From 1899, like the other posts in the Khyber, Landi Kotal had been garrisoned by the Khyber Rifles, an irregular corps of militia recruited from the tribes of the Khyber Agency.
The Khyber Agency was one of seven tribal agencies in Pakistan’s Federally Administered Tribal Areas. In 2018 they were merged into the northwestern province of Khyber Pakhtunkhwa, now called Khyber District.
“I saw the chained tree for the first time when I was 10 years old and the sight was imprinted on my mind,” said retired Col. Akram Khan of the Pakistan Army, who served in Peshawar. “Later, as an army officer, I visited the site many times. It has now become somewhat of a tourist attraction.”
Many in Khyber see this act of the British officer as a manifestation of a dictatorial mindset that has nothing to do with any rules, regulations or law.

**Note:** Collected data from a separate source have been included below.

Background: an optimization exercise with open tools, aiming at small area, a short achievable clock period and few clock cycles. Do not read the settings as production practice.
The RTL was checked by simulation tests, not by an equivalence proof against the original design.

run B:
==> flow/design.v (excerpt) <==
module fde_enc (
    input  wire        clk,
    input  wire        rst,           
    input  wire [1:0]  cfg_rot,       
    input  wire        cfg_mir,
    input  wire        cfg_inv,
    input  wire        cfg_typeb,     
    input  wire        cfg_flush,     
    input  wire [31:0] cfg_addr,      
    input  wire        pix_valid,
    output wire        pix_ready,
    input  wire [31:0] pix_data,
    output wire        out_valid,
    input  wire        out_ready,
    output wire [7:0]  out_data,
    output wire        out_last,
    output wire        frame_done,
    output wire        frame_dup
);
    reg          trn;            
    reg          rrev;           
    reg          desc;           
    reg          inv, typeb, flush;
    reg  [31:0]  addr;
    reg          pix_rdy;
    reg  [7:0]   idx;
    wire         fire0 = pix_valid & pix_rdy;
    wire         first0 = (idx == 8'd0);
    wire         rr0 = first0 ? cfg_rot[1] : rrev;
    wire [3:0]   row0 = (trn ? idx[3:0] : idx[7:4]) ^ {4{rr0}};
    reg          v1, last1;
    reg  [3:0]   row1;
    reg  [31:0]  d1;
    reg          v2, last2;
    reg  [3:0]   row2;
    reg  [21:0]  lsum2;
    reg  [31:0]  crc;
    reg  [31:0]  last_fp;
    reg          last_ok;
    function [31:0] crc32_word;
        input [31:0] c;
        input [31:0] d;
        integer i;
        reg [31:0] x;
        begin
            x = c;
            for (i = 0; i < 32; i = i + 1) begin
  ...
==> flow/config.mk <==
export PLATFORM = sky130hd
export DESIGN_NAME = fde_enc
export DESIGN_NICKNAME = fde_enc
export VERILOG_FILES = /design/flow/design.v
export SDC_FILE = /design/flow/constraint.sdc
export NUM_CORES = 4
export LEC_CHECK = 0
export CAP_MARGIN = 20
export CORE_MARGIN = 2
export CORE_UTILIZATION = 40
export SLEW_MARGIN = 20
==> flow/constraint.sdc <==
create_clock -name core_clock -period 10.0 [get_ports {clk}]
set_input_delay 2.0000 -clock core_clock [delete_from_list [all_inputs] [get_ports {clk}]]
set_output_delay 2.0000 -clock core_clock [all_outputs]
set_load 0.01 [all_outputs]
run.sh (not shown) runs the stock make flow with config.mk's settings and CLKGATE_MAP_FILE= SYNTH_SCRIPT=/design/flow/synth_recipe.tcl, a recipe that flattens the netlist after the stock synthesis.
Run B | status: complete | timing, DRC, antenna: pass
Testbench counts of run B, summed over its fixed seeds: cycles 61,936.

Historian Mubarak Ali said that trees enjoy special importance in all religions and to target a tree in such a way is to send a clear message.

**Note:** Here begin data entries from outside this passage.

This design comes from an exercise in tuning for small area, a short achievable clock period and few clock cycles on the open sky130 flow, not from production work.
Where RTL was checked, it was by simulation tests only, not by an equivalence proof against the original.
No functional check of the RTL was part of runs 1 and 2.
No activity file was given, so power comes from the tool's default toggle rates.

<file path="design/flow/config.mk">
export PLATFORM = sky130hd
export DESIGN_NAME = pov_core
export DESIGN_NICKNAME = pov_core
export VERILOG_FILES = /design/flow/design.v
export SDC_FILE = /design/flow/constraint.sdc
export NUM_CORES = 4
export LEC_CHECK = 0
export ABC_CLOCK_PERIOD_IN_PS = 2500
export CAP_MARGIN = 20
export CORE_MARGIN = 2
export CORE_UTILIZATION = 40
export PLACE_DENSITY = 0.6
export SETUP_SLACK_MARGIN = 4
export SLEW_MARGIN = 20
</file>
<file path="design/flow/constraint.sdc">
create_clock -name core_clock -period 6.5 [get_ports {clk}]
set_input_delay 1.3000 -clock core_clock [delete_from_list [all_inputs] [get_ports {clk}]]
set_output_delay 1.3000 -clock core_clock [all_outputs]
set_load 0.01 [all_outputs]
</file>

“It was to make the writ of the state well known to the indigenous population,” he said. “Now the chains remain because the tree has acquired historical significance.”
For many, the chained tree in Landi Kotal is a symbol of the draconian Frontier Crime Regulation — a black law that governed the seven tribal agencies and six Frontier Regions during the British Raj. Under the regulations, an officer could order the arrest of any tribesman for any reason, and the person had no right to appeal.

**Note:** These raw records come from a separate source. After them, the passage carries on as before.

This design comes from an exercise in tuning for small area, a short achievable clock period and few clock cycles on the open sky130 flow, not from production work. Only simulation tests tie the RTL to the original design; equivalence was not proved. Power figures rest on the tool's default switching activity, not on a simulated workload.

Setup of 05-24:
// crc_fc_core
module crc_fc_core (
    input  wire        clk,
    input  wire        rst,           
    input  wire        host_en,
    input  wire        host_we,
    input  wire [4:0]  host_addr,     
    input  wire [31:0] host_wdata,
    output reg  [31:0] host_rdata,    
    output reg         buf_en,
    output reg  [3:0]  buf_we,        
    output reg  [13:0] buf_addr,
    output wire [31:0] buf_wdata,
    input  wire [31:0] buf_rdata,     
    output reg         irq
);
    reg [31:0] cmd;
    reg        busy, done, rej;
    reg        err_any, err_rng;      
    reg        ie;
    reg [15:0] crc;
    reg [15:0] desc_count;
    reg [31:0] arg0, arg1, arg2, arg3;
    reg [31:0] res0, res1;
    reg [3:1]  res2;                  
    reg [15:0] res3;
    reg        r0c;                   
    reg [31:0] field [0:15];
    reg        ex;                    
    reg        rd;                    
    reg        d1_v, d1_first, d1_last;    
    reg        w_v, w_last;           
    reg [1:0]  w_sp;                  
    reg [31:0] word;                  
    reg        tw1, tw2;              
    reg [7:0]  wa, wb;                
    assign buf_wdata = {wa, wb, wa, wb};
    wire [3:0] errcode = {1'b0, err_any, err_any, err_rng};
    function [15:0] crc32in;
        input [31:0] w;
        reg   [15:0] c;
        integer i;
        begin
            c = 16'd0;
            for (i = 31; i >= 0; i = i - 1)
                c = (c[15] ^ w[i]) ? ((c << 1) ^ 16'h1021) : (c << 1);
            crc32in = c;
        end
    endfunction
    wire hw     = host_en & host_we;
    wire wr_cmd = hw & (host_addr == 5'd0);
    wire accept = wr_cmd & ~busy;
    wire [31:0] wdm = host_wdata & {32{~rst}};    
    wire [7:0] h_opc = host_wdata[7:0];
    wire [3:0] h_sub = host_wdata[11:8];
    wire       h_hz  = (host_wdata[31:12] == 20'd0);
  ...
Size in the first run: roughly 4,000 cells after synthesis, about 950 flip-flops, about 160 I/O pins, ~45,000 um2 of cells after synthesis.
clock: 10.0 ns
lec_check: 0
cap_margin: 20
core_margin: 2
core_utilization: 40
setup_slack_margin: 5
slew_margin: 20
run.sh (not shown) runs the stock make flow with config.mk's settings and CLKGATE_MAP_FILE= SYNTH_SCRIPT=/design/flow/synth_recipe.tcl, a recipe that flattens the netlist after the stock synthesis.
Testbench counts of 05-24, summed over its fixed seeds: cycles 14,693.
## Diff of input files: 05-01 against 05-24
==> flow/flow/run.sh (new file) <==
#!/bin/bash
set -euo pipefail
export SETUP_SLACK_MARGIN=6.5
bash standard.sh > standard.log 2>&1
==> flow/standard.sh (new file) <==
#!/bin/bash
# synth_recipe.tcl (not shown) runs the flow's synth.tcl, then flattens the netlist and writes it again
# the make line also repeats each setting of config.mk as NAME=value (left out here)
make -C /OpenROAD-flow-scripts/flow DESIGN_CONFIG=/design/flow/config.mk WORK_HOME=/design/flow/orfs CLKGATE_MAP_FILE= SYNTH_SCRIPT=/design/flow/synth_recipe.tcl "${@:-finish}"
-- flow/config.mk --
<<< 05-24, line 11
export SETUP_SLACK_MARGIN = 5
>>> 05-01, line 11
removed: flow/run.sh
### Flow results
Result for 05-01 and 05-24: all clean. Of 05-01 and 05-24, it is 05-01 that has the lower proportion of power drawn by flip-flops and latches. NOTE: hold slack in 05-01 exceeds that of 05-24. Area growth from synthesis to layout sits higher in 05-01 than in 05-24. On cell total after placement, 05-01 and 05-24 are neck and neck. 05-24 -> 05-01: clock insertion delay at the later pin of the skew report flat. From 05-24 to 05-01 the numbers moved as follows: total power went up, final critical-path share of the clock period went down, total wire length after detailed routing went up, delay of the slowest critical-path stage went up. In 05-01 the net switching component of the power turned out 0.063 mW higher than in 05-24. Compared 05-01 vs 05-24, and number of buffers outside the clock class in the layout is up in 05-01.

---

crc_fc_core, a different RTL version from the one above (not shown whole).
For scale: roughly 3300 cells after synthesis, ~950 flip-flops, ~160 I/O pins, about 42000 um2 of cells after synthesis.
==> flow/config.mk <==
export PLATFORM = sky130hd
export DESIGN_NAME = crc_fc_core
export DESIGN_NICKNAME = crc_fc_core
export VERILOG_FILES = /design/flow/design.v
export SDC_FILE = /design/flow/constraint.sdc
export NUM_CORES = 4
export LEC_CHECK = 0
export CAP_MARGIN = 20
export CORE_MARGIN = 2
export CORE_UTILIZATION = 50
export SLEW_MARGIN = 20
==> flow/constraint.sdc <==
create_clock -name core_clock -period 10.0 [get_ports {clk}]
set_input_delay 2.0000 -clock core_clock [delete_from_list [all_inputs] [get_ports {clk}]]
set_output_delay 2.0000 -clock core_clock [all_outputs]
set_load 0.01 [all_outputs]
standard.sh (not shown) runs the stock make flow with config.mk's settings and CLKGATE_MAP_FILE= SYNTH_SCRIPT=/design/flow/synth_recipe.tcl, a recipe that flattens the netlist after the stock synthesis.
==> flow/flow/run.sh <==
#!/bin/bash
# The standard layout (standard.sh: ORFS synthesis, floorplan, place, CTS, route, finish)
# with the design's SDC unchanged. Only layout knobs differ from the defaults:
#  - every port still gets a buffer, but a plain buf_2 instead of a delay cell;
#  - CTS clusters up to 20 sinks within 100 um per leaf buffer and inserts no dummy loads.
set -euo pipefail
export SETUP_SLACK_MARGIN=6.7
export BUFFER_PORTS_ARGS="-buffer_cell sky130_fd_sc_hd__buf_2"
export CTS_ARGS="-sink_clustering_enable -repair_clock_nets -dont_use_dummy_load -sink_clustering_size 20 -sink_clustering_max_diameter 100"
bash standard.sh > standard.log 2>&1
The baseline went through all stages and came out clean.
Testbench counts at the start, summed over its fixed seeds: cycles 14,693.
Next try:
--- a/flow/flow/run.sh
+++ b/flow/flow/run.sh
@@ -6,3 +6,3 @@
 set -euo pipefail
-export SETUP_SLACK_MARGIN=6.7
+export SETUP_SLACK_MARGIN=6.6
 export BUFFER_PORTS_ARGS="-buffer_cell sky130_fd_sc_hd__buf_2"
After rerunning: The changed run finished clean; critical path depth went down by 3; worst setup slack is better by 0.020 ns; power is lower by 2.0%; clock skew hardly moves; die area is unchanged; non-clock buffer count decreases by 87; cell count decreases by 1.9%; combinational power decreases by about 10%; count of clock-buffer cells in the layout goes up by 1.
Next try:
--- a/flow/flow/run.sh
+++ b/flow/flow/run.sh
@@ -6,3 +6,3 @@
 set -euo pipefail
-export SETUP_SLACK_MARGIN=6.6
+export SETUP_SLACK_MARGIN=6.5
 export BUFFER_PORTS_ARGS="-buffer_cell sky130_fd_sc_hd__buf_2"
Settings changed: CORE_UTILIZATION 50 to 40.
- The changed run ran to the end with no violations
- worst hold slack is worse by 0.020 ns
- maximum frequency fell by a few percent
- cell area went down slightly
- synthesized cell count stays the same
- worst setup slack degrades by 0.11 ns
- cell count went up by a few percent

==> afterwards: timing with drivers on the ports <==
In the flow no input, the clock included, has a driving cell. The finished layouts below were timed again as built, in two steps.
Step 1: set_driving_cell puts a clkbuf_16 on clk and a buf_2 on each other input, an assumption about the parent block.
Step 2 times the ports against the registers' clock, not the clock port: input delays grow and output delays shrink by t, the midpoint of the rising clock arrivals with the driver on.
Three values: no drivers, after step 1, after step 2; two values: the first two.
| run | t (ns) | setup slack, ns | worst data-port slew with drivers (ns) |
|---|---|---|---|
| 05-24 | 0.795 | 5.170 / 5.192 / 4.397 | 0.08 |
| 05-01 | 0.777 | 6.364 / 6.352 / 5.575 | 0.16 |
| the first run of note 2 | 0.726 | 6.516 / 6.516 / 5.806 | 0.23 |
| the second run of note 2 | 0.728 | 6.536 / 6.394 / 5.666 | 0.23 |
| the third run of note 2 | 0.699 | 6.425 / 6.424 / 5.725 | 0.10 |
After both steps every run listed still meets setup and hold. The setup slack of the second run of note 2, which loses most, moves by -0.142 ns with the drivers and by -0.870 ns with both steps.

Like the chained tree of Landi Kotal, two panels of a double door of the Shabqadar Fort, about 32 kilometers (20 miles) from Peshawar, are chained to the watchtower. Here the story is not about a “drunk officer,” however, but about being made the “scapegoat.”
A plaque on the doors reads: “The weeping willows: In the winter of 1840, a Mohmand Lashkar (war party) succeeded in breaking down these gates. The then-Sikh Maharaja Sher Singh (Maharaja Ranjit Singh’s son) had them court-martialed for treason. French Gen. Jean Ventura headed the proceedings which lasted two days, finding them to be guilty as charged and the gates were sentenced to 100 years imprisonment. They are languishing enchained ever since (sic).”
Sometime during the winter of 1840, a group of Mohmand (a Pashtun tribe) warriors attacked the Shabqadar Fort (then known as Shankar Garh Fort) and made their way inside after a bloody clash. The fighting lasted the entire night, but eventually, the Sikhs, led by Prince Sher Singh, who happened to be staying at the fort, fought back, and by morning, the attacking tribesmen had been pushed out.
After the attack, the infuriated prince ordered an investigation to ascertain how the tribesmen had managed to make their way inside the fort. Ventura carried out a detailed investigation for two days. The verdict handed down surprised everyone; the wooden doors of the fort gate were held responsible for the invasion and were sentenced to chained imprisonment of 100 years.
Venturawas one of the first European officers to be employed by Ranjit Singh, the Sikh ruler of Punjab, to train his troops in the art of European warfare. As commander of the Fauj-i-Khas (European model brigade), he attained the rank of general and was also appointed Kazi and governor of Lahore.
Zafar Syed, an Islamabad-based journalist who writes on history, said that during the short-lived rule of Sikhs over most of what is now Pakistan, there are many incidences of bizarre decisions they made.
“In Urdu and Punjabi, there is the term ‘Sikha-Shahi,’ which means chaotic or atypical government policies,” he said. “So when you learn about a door sentenced to be chained during the Sikh era, you kind of nod in agreement that this must have been one of those examples of the so-called Sikha-Shahi.”
He said that Ventura probably did not want to ruffle feathers by laying blame on the Sikh ruler Sher Singh, who was inside the fort during the night of the raid.